Your goal: Pull out each line of the records holding the string "metal".

The input:
^^^^^^^^

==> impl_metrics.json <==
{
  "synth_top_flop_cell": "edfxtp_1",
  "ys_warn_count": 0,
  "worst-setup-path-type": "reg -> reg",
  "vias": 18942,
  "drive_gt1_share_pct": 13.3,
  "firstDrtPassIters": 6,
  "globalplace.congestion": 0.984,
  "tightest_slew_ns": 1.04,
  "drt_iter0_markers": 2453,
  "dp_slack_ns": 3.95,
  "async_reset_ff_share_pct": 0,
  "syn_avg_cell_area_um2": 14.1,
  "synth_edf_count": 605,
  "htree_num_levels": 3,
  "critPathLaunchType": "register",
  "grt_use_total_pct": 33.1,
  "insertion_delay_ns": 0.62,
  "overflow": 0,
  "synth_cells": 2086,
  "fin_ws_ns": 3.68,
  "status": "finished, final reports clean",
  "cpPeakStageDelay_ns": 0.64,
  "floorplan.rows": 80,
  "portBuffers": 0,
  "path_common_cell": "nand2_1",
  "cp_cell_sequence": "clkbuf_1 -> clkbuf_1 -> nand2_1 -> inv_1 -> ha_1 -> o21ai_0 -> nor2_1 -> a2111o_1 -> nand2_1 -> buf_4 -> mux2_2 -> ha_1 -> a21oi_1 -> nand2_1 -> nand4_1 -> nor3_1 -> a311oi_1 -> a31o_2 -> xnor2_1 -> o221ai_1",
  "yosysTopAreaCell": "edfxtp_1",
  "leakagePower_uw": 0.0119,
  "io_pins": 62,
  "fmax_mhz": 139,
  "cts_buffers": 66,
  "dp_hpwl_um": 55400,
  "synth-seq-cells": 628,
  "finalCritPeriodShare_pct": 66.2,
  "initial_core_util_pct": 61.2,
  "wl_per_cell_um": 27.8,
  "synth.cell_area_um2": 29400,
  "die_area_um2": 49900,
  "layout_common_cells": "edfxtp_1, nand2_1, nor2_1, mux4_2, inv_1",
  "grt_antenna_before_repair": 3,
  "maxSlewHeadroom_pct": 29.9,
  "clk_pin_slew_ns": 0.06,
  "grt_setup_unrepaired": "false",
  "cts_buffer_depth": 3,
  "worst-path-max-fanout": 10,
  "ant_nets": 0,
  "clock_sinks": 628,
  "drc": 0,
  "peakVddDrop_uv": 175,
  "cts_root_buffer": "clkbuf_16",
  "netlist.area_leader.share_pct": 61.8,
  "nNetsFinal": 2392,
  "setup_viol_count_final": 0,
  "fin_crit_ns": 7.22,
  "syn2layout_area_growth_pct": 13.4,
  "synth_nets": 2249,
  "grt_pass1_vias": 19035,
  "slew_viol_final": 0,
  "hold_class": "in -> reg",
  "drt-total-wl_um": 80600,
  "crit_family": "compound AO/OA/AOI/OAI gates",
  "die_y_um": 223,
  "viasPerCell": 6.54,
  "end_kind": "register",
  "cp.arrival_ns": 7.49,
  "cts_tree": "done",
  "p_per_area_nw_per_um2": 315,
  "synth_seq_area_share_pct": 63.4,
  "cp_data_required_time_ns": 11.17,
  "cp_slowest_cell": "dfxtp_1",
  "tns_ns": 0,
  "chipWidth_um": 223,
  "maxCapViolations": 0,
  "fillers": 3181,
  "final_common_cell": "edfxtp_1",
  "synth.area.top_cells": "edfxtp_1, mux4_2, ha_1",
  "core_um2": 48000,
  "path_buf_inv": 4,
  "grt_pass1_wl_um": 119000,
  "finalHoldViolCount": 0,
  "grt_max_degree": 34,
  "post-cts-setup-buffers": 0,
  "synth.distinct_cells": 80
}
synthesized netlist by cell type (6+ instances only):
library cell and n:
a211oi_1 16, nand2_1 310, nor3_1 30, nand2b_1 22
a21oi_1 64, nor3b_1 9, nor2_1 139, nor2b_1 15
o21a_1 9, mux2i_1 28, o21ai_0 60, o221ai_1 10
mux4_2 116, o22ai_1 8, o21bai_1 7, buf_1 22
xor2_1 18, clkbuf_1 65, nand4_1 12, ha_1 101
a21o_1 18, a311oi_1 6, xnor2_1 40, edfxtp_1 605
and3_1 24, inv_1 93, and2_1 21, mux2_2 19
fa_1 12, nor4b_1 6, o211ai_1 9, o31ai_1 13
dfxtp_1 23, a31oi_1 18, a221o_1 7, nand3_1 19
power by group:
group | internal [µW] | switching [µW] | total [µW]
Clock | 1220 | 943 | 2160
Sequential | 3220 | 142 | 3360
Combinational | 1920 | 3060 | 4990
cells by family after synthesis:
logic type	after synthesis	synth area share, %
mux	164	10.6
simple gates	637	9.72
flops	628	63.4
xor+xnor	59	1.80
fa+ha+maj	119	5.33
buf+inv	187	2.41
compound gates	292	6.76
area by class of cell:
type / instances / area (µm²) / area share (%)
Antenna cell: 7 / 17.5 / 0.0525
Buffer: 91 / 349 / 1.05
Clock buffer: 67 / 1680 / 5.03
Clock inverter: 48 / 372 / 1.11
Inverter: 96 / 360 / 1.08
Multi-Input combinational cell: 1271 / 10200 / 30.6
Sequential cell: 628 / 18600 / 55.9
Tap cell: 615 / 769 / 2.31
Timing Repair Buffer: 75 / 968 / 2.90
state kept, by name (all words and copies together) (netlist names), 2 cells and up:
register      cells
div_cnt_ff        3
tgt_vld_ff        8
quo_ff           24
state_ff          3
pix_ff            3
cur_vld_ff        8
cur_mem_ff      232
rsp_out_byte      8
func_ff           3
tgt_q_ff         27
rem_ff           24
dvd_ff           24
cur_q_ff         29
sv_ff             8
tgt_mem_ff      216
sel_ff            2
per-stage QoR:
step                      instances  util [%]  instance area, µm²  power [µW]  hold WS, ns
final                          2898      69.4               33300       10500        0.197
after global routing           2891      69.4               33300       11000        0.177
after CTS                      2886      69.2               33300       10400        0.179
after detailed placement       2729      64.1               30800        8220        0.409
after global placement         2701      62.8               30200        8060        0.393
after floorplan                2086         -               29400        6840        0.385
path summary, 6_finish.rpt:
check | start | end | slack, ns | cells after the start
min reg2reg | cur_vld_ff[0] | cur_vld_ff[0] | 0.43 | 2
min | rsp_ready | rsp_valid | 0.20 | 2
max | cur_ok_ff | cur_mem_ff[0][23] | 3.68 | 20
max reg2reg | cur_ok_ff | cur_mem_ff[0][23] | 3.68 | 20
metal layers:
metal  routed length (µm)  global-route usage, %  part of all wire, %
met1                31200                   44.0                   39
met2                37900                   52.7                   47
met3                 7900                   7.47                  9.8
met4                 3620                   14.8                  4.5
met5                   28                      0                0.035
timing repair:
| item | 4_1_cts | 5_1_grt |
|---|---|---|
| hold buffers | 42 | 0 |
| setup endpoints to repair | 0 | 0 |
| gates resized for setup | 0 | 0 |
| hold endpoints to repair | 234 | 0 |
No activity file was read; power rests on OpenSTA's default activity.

^^^^^^^^

Expected output:
metal layers:
metal  routed length (µm)  global-route usage, %  part of all wire, %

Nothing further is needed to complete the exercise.